(Stored data entries)
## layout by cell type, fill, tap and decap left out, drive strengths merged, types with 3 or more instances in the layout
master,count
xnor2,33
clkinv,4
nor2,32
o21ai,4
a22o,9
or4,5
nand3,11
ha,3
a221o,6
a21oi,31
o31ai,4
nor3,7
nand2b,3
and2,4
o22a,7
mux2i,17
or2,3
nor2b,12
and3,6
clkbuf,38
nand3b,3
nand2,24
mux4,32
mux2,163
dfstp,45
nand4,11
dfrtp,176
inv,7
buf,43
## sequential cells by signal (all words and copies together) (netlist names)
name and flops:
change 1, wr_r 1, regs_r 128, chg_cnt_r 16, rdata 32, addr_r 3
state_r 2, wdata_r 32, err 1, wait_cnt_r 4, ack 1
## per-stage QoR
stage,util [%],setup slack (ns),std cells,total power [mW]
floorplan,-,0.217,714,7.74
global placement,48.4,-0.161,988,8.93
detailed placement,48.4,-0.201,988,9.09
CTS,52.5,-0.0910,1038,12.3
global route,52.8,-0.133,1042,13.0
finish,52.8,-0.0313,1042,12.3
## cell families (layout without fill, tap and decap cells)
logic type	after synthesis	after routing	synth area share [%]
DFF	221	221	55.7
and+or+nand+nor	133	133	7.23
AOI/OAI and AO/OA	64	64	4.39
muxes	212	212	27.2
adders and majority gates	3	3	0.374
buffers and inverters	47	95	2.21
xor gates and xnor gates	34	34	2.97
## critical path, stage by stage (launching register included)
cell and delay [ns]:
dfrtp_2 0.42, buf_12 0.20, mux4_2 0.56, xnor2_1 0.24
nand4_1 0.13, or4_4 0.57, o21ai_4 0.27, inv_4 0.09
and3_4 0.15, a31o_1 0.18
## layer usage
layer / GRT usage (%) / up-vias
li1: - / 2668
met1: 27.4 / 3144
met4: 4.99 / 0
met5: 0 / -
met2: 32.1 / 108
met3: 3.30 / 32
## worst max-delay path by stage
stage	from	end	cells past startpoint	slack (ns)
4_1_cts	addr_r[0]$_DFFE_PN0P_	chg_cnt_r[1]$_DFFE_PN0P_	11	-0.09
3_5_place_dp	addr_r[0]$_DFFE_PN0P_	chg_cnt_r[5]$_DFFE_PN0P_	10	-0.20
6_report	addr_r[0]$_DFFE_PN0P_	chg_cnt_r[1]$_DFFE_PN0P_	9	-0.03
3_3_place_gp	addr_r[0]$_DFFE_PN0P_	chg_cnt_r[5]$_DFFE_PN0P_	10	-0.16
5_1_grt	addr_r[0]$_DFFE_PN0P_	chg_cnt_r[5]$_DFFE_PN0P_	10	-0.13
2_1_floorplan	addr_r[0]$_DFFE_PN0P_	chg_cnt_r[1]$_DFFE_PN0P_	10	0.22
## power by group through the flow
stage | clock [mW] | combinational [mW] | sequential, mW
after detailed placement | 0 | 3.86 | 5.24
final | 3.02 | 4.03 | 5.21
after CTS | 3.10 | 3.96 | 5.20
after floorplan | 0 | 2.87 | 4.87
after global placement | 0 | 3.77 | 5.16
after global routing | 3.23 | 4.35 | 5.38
==
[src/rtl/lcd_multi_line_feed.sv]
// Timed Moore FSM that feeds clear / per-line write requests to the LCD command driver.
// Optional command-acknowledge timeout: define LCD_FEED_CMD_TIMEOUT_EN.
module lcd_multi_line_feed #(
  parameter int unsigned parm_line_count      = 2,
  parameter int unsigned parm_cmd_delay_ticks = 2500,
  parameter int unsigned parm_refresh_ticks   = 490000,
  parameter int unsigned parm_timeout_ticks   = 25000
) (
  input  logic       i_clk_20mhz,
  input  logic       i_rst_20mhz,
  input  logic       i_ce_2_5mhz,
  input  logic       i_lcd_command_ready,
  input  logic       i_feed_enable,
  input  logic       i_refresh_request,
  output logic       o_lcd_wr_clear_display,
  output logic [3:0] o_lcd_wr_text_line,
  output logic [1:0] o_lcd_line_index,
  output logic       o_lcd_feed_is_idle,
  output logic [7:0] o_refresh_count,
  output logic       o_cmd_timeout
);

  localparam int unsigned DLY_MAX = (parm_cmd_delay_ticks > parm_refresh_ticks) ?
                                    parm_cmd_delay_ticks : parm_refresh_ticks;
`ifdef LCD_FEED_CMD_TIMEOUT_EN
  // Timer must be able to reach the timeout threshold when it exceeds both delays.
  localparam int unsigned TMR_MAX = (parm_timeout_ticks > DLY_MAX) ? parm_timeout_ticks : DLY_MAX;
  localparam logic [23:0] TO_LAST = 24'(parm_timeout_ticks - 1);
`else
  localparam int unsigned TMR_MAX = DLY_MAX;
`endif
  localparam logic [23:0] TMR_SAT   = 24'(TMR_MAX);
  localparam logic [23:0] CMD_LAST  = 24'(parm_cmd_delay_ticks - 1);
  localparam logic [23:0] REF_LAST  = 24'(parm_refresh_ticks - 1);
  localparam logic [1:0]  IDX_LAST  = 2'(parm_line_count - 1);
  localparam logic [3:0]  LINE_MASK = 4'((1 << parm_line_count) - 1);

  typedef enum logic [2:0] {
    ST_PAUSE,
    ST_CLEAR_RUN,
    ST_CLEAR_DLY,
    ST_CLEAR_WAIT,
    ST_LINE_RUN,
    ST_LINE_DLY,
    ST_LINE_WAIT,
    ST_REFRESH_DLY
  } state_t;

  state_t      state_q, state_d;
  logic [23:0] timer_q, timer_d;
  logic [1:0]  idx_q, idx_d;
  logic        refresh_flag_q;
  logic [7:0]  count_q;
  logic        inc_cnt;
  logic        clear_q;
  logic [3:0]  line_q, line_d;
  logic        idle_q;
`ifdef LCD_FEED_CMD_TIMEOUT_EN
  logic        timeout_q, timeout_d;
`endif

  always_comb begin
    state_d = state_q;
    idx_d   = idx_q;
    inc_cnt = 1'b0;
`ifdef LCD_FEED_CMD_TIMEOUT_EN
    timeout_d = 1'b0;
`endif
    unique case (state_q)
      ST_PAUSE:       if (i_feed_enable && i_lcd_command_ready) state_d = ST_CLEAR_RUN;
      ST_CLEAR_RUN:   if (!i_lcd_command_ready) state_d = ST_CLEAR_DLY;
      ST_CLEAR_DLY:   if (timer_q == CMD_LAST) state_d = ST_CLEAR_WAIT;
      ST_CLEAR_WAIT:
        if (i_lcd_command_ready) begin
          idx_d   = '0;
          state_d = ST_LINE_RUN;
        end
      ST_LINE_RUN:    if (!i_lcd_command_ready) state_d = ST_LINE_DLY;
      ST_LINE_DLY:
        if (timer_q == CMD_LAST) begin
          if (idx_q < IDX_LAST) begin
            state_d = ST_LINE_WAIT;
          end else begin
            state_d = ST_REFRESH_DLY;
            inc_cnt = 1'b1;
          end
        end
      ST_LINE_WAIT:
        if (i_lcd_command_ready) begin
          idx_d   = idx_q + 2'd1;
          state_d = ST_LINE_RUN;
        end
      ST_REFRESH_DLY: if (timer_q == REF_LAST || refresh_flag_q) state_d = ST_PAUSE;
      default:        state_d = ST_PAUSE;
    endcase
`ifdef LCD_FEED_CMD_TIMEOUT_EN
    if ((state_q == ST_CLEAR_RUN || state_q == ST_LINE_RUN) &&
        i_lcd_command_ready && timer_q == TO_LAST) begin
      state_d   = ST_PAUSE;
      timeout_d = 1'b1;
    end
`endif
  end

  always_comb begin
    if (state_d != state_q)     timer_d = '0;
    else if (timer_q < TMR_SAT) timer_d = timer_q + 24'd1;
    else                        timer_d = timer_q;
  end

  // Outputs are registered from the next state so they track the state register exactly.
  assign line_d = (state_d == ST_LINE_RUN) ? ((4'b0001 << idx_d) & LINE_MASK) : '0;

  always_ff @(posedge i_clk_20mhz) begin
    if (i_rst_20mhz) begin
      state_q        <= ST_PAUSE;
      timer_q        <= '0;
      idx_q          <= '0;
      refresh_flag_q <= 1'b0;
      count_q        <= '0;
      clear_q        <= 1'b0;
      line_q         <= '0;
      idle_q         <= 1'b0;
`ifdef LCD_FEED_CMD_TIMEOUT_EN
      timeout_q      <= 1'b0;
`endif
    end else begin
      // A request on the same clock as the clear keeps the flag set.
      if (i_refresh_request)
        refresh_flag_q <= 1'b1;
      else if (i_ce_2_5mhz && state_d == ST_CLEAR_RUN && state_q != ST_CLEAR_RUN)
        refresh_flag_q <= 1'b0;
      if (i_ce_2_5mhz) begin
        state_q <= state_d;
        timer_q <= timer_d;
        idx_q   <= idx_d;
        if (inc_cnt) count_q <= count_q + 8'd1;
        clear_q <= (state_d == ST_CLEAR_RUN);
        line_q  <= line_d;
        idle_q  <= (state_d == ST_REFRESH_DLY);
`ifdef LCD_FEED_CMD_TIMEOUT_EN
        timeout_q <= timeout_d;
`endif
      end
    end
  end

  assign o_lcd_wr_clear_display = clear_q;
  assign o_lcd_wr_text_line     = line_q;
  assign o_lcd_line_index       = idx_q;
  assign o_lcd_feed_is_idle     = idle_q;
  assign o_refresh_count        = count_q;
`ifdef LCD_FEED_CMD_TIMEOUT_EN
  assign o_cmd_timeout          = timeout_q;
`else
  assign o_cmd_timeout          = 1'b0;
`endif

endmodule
---
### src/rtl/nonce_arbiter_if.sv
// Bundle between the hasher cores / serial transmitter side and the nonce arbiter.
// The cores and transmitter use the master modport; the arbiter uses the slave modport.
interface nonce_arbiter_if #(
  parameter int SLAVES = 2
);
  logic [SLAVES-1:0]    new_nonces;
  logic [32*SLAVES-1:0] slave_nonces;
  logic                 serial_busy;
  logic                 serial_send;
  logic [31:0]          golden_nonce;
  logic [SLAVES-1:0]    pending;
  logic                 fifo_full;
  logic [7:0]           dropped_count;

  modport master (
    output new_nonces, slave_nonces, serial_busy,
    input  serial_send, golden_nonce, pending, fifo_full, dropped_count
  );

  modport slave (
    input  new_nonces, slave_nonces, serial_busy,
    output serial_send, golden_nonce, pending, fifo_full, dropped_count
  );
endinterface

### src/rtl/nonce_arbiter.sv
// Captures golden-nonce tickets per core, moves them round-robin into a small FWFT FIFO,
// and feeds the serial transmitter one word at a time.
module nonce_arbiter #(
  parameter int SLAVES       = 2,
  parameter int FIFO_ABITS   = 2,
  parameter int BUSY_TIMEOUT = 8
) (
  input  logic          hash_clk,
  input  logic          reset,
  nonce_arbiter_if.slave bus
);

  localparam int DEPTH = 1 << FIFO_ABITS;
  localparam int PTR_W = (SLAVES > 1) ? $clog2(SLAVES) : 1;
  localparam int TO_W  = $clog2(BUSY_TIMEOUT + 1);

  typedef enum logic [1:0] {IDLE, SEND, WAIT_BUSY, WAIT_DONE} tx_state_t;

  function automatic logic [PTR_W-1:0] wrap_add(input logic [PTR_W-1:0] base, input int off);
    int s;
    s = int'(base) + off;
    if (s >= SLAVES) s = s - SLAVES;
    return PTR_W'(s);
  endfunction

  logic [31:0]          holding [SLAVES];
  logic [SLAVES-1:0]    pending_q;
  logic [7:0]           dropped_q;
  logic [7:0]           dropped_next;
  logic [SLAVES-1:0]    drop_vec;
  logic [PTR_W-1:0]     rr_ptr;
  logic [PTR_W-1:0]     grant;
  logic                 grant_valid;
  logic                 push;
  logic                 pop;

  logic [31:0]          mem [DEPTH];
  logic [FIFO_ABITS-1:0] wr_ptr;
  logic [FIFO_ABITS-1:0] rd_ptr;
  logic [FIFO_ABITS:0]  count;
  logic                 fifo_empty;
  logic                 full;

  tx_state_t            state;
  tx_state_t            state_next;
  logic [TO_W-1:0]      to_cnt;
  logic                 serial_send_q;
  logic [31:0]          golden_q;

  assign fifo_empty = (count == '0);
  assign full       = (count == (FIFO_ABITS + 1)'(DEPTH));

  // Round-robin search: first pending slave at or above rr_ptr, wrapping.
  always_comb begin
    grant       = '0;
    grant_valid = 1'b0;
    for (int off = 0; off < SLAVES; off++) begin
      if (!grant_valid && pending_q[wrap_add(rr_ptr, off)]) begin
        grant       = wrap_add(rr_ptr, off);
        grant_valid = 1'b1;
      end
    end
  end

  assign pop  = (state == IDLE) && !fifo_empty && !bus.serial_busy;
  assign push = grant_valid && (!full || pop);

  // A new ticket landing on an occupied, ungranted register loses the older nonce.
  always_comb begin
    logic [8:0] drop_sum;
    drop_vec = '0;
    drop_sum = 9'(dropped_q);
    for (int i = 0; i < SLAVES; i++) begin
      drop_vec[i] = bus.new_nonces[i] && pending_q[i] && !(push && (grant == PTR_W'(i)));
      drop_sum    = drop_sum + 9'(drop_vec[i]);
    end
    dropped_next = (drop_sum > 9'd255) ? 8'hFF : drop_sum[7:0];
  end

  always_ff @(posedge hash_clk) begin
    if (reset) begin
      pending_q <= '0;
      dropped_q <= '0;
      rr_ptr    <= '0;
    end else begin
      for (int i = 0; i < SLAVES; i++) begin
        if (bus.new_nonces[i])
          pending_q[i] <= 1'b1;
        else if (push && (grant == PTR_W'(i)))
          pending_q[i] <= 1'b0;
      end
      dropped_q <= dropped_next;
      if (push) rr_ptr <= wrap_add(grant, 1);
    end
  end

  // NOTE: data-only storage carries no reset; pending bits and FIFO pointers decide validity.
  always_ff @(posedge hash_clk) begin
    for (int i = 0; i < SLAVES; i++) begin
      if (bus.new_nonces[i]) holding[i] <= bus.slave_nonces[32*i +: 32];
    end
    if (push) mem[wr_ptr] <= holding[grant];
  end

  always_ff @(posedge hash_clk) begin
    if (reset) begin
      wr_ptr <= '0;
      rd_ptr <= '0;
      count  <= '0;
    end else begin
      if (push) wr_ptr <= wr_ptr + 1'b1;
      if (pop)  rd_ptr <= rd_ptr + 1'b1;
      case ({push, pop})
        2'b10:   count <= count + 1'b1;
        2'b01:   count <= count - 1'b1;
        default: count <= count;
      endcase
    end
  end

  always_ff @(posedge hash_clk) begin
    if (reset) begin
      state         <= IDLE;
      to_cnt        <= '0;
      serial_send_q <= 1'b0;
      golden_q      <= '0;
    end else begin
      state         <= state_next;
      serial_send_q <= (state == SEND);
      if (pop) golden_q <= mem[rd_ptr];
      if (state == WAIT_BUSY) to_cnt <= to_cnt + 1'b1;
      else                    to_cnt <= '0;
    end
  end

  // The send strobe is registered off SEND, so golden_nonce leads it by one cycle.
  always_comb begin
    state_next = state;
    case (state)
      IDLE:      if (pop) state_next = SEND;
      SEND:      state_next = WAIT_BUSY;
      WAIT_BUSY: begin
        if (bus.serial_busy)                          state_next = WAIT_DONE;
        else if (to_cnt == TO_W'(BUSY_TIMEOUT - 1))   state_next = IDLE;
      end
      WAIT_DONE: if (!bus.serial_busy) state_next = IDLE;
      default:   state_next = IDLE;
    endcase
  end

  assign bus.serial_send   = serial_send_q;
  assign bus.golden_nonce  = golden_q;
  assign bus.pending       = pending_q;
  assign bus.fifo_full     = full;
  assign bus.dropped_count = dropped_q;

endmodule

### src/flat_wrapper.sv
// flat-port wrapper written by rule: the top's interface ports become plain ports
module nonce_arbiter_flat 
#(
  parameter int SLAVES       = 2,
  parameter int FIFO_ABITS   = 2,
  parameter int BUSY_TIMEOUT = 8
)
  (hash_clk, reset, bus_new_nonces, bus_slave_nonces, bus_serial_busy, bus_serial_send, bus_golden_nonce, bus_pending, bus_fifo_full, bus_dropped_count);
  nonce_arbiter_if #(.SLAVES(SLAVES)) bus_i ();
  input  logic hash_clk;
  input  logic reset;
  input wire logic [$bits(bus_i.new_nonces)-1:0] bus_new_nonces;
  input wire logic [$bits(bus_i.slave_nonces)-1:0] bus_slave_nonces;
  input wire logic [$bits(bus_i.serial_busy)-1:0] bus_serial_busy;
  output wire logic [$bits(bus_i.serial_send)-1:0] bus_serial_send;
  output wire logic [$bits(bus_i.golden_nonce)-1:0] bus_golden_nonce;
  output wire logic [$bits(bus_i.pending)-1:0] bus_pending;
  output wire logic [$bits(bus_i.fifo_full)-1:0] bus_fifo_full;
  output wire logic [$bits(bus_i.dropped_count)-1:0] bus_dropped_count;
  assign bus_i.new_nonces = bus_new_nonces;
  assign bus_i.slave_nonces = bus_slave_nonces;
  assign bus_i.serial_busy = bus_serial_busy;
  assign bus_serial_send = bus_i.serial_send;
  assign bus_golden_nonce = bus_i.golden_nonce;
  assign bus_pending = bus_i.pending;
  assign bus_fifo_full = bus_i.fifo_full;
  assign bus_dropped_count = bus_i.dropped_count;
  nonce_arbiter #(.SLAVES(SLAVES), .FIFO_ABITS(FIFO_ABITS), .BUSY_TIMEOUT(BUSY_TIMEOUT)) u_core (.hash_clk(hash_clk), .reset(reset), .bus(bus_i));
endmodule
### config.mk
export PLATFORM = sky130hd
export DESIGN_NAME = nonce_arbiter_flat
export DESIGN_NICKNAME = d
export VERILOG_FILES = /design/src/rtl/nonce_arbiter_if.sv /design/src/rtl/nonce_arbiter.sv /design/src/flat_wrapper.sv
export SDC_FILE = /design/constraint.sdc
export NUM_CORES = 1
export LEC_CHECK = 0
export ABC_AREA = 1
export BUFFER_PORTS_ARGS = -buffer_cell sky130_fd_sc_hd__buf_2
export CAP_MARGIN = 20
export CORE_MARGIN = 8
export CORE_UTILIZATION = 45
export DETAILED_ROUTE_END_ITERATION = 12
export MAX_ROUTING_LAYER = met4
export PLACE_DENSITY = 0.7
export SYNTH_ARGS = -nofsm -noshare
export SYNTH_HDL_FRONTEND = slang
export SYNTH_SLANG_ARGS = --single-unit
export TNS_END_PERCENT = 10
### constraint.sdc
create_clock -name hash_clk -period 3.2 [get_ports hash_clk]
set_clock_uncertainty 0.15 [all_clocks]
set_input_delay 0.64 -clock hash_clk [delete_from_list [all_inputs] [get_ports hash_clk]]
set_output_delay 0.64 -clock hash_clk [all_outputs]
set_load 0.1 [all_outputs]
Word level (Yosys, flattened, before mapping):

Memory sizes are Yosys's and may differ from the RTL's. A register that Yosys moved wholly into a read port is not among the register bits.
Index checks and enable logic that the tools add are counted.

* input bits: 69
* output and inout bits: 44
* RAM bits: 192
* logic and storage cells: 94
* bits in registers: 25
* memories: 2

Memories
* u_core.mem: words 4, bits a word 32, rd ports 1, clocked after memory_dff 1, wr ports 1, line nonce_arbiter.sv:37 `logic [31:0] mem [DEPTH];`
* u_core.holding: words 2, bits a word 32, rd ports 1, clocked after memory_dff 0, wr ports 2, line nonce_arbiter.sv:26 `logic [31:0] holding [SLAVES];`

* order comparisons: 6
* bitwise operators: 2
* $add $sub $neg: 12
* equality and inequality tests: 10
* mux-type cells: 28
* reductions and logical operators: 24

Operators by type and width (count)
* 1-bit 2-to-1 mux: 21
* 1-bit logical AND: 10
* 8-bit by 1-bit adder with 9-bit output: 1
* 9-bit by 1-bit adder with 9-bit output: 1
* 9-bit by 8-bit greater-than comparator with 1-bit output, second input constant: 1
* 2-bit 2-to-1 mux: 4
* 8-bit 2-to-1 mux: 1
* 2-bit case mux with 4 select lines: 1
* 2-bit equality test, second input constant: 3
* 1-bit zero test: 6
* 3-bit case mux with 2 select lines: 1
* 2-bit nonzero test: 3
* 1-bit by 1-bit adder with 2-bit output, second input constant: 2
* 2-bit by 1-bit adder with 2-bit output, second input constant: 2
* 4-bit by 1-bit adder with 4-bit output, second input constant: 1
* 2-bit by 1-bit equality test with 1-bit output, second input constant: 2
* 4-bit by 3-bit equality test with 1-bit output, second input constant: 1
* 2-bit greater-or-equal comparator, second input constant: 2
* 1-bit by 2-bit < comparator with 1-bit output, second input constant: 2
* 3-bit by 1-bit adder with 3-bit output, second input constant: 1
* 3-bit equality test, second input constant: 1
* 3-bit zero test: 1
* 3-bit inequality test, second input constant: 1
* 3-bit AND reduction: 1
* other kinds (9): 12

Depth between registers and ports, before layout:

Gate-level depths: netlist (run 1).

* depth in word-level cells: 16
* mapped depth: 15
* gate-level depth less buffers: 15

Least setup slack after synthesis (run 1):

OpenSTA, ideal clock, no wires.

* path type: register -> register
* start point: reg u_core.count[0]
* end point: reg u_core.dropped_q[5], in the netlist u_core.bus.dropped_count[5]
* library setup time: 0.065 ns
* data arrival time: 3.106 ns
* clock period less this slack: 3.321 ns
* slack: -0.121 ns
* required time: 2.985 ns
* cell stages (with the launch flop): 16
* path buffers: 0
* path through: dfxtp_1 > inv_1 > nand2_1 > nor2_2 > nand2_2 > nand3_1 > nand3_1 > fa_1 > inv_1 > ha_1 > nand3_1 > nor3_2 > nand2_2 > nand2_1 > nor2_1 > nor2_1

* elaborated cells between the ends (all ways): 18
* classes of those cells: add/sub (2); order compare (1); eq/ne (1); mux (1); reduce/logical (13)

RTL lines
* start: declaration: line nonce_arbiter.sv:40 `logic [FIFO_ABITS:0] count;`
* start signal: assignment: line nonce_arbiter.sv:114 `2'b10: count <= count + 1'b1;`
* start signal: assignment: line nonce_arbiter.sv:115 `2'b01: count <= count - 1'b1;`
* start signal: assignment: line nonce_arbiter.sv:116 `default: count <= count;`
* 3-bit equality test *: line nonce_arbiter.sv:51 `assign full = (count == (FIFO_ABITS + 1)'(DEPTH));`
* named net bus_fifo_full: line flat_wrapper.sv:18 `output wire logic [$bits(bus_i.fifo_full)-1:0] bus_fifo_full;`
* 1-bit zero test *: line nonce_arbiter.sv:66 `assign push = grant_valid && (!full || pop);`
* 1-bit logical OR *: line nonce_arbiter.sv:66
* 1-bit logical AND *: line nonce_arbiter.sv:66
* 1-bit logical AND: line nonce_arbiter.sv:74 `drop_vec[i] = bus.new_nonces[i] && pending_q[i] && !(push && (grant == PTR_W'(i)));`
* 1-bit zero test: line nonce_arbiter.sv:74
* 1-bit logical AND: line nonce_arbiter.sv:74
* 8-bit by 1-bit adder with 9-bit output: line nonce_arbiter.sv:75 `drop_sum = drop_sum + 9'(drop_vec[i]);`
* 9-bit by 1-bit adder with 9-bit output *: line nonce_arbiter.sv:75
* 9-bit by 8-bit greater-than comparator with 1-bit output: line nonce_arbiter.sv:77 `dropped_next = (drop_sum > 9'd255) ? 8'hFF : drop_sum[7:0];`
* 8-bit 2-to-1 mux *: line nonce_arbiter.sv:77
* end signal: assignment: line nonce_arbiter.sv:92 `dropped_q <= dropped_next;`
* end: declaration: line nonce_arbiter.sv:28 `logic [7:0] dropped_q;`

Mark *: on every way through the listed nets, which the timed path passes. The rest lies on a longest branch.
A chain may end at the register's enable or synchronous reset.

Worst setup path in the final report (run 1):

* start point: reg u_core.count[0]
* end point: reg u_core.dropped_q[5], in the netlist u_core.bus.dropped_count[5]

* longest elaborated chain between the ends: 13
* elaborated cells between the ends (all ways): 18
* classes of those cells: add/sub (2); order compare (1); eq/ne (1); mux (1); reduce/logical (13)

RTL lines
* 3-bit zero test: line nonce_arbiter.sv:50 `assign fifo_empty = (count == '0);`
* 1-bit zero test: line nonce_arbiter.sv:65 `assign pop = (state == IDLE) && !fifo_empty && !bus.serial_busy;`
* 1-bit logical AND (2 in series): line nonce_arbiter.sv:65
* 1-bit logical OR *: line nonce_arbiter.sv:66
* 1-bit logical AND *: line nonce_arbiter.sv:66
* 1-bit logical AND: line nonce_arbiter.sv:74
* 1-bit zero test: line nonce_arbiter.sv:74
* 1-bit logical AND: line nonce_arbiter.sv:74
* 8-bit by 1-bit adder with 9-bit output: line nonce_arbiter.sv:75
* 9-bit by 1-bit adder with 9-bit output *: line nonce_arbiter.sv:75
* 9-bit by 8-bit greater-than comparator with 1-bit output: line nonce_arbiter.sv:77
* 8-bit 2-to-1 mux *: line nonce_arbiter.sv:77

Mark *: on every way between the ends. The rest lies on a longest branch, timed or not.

§ **WORK INSTRUCTION**: Retype only this portion of the data above: the line containing "global placement,48.4,-0.161,988,8.93", the line containing "xor gates and", and all lines between them, exactly.

§ **SOLVED PROBLEM**:
global placement,48.4,-0.161,988,8.93
detailed placement,48.4,-0.201,988,9.09
CTS,52.5,-0.0910,1038,12.3
global route,52.8,-0.133,1042,13.0
finish,52.8,-0.0313,1042,12.3
## cell families (layout without fill, tap and decap cells)
logic type	after synthesis	after routing	synth area share [%]
DFF	221	221	55.7
and+or+nand+nor	133	133	7.23
AOI/OAI and AO/OA	64	64	4.39
muxes	212	212	27.2
adders and majority gates	3	3	0.374
buffers and inverters	47	95	2.21
xor gates and xnor gates	34	34	2.97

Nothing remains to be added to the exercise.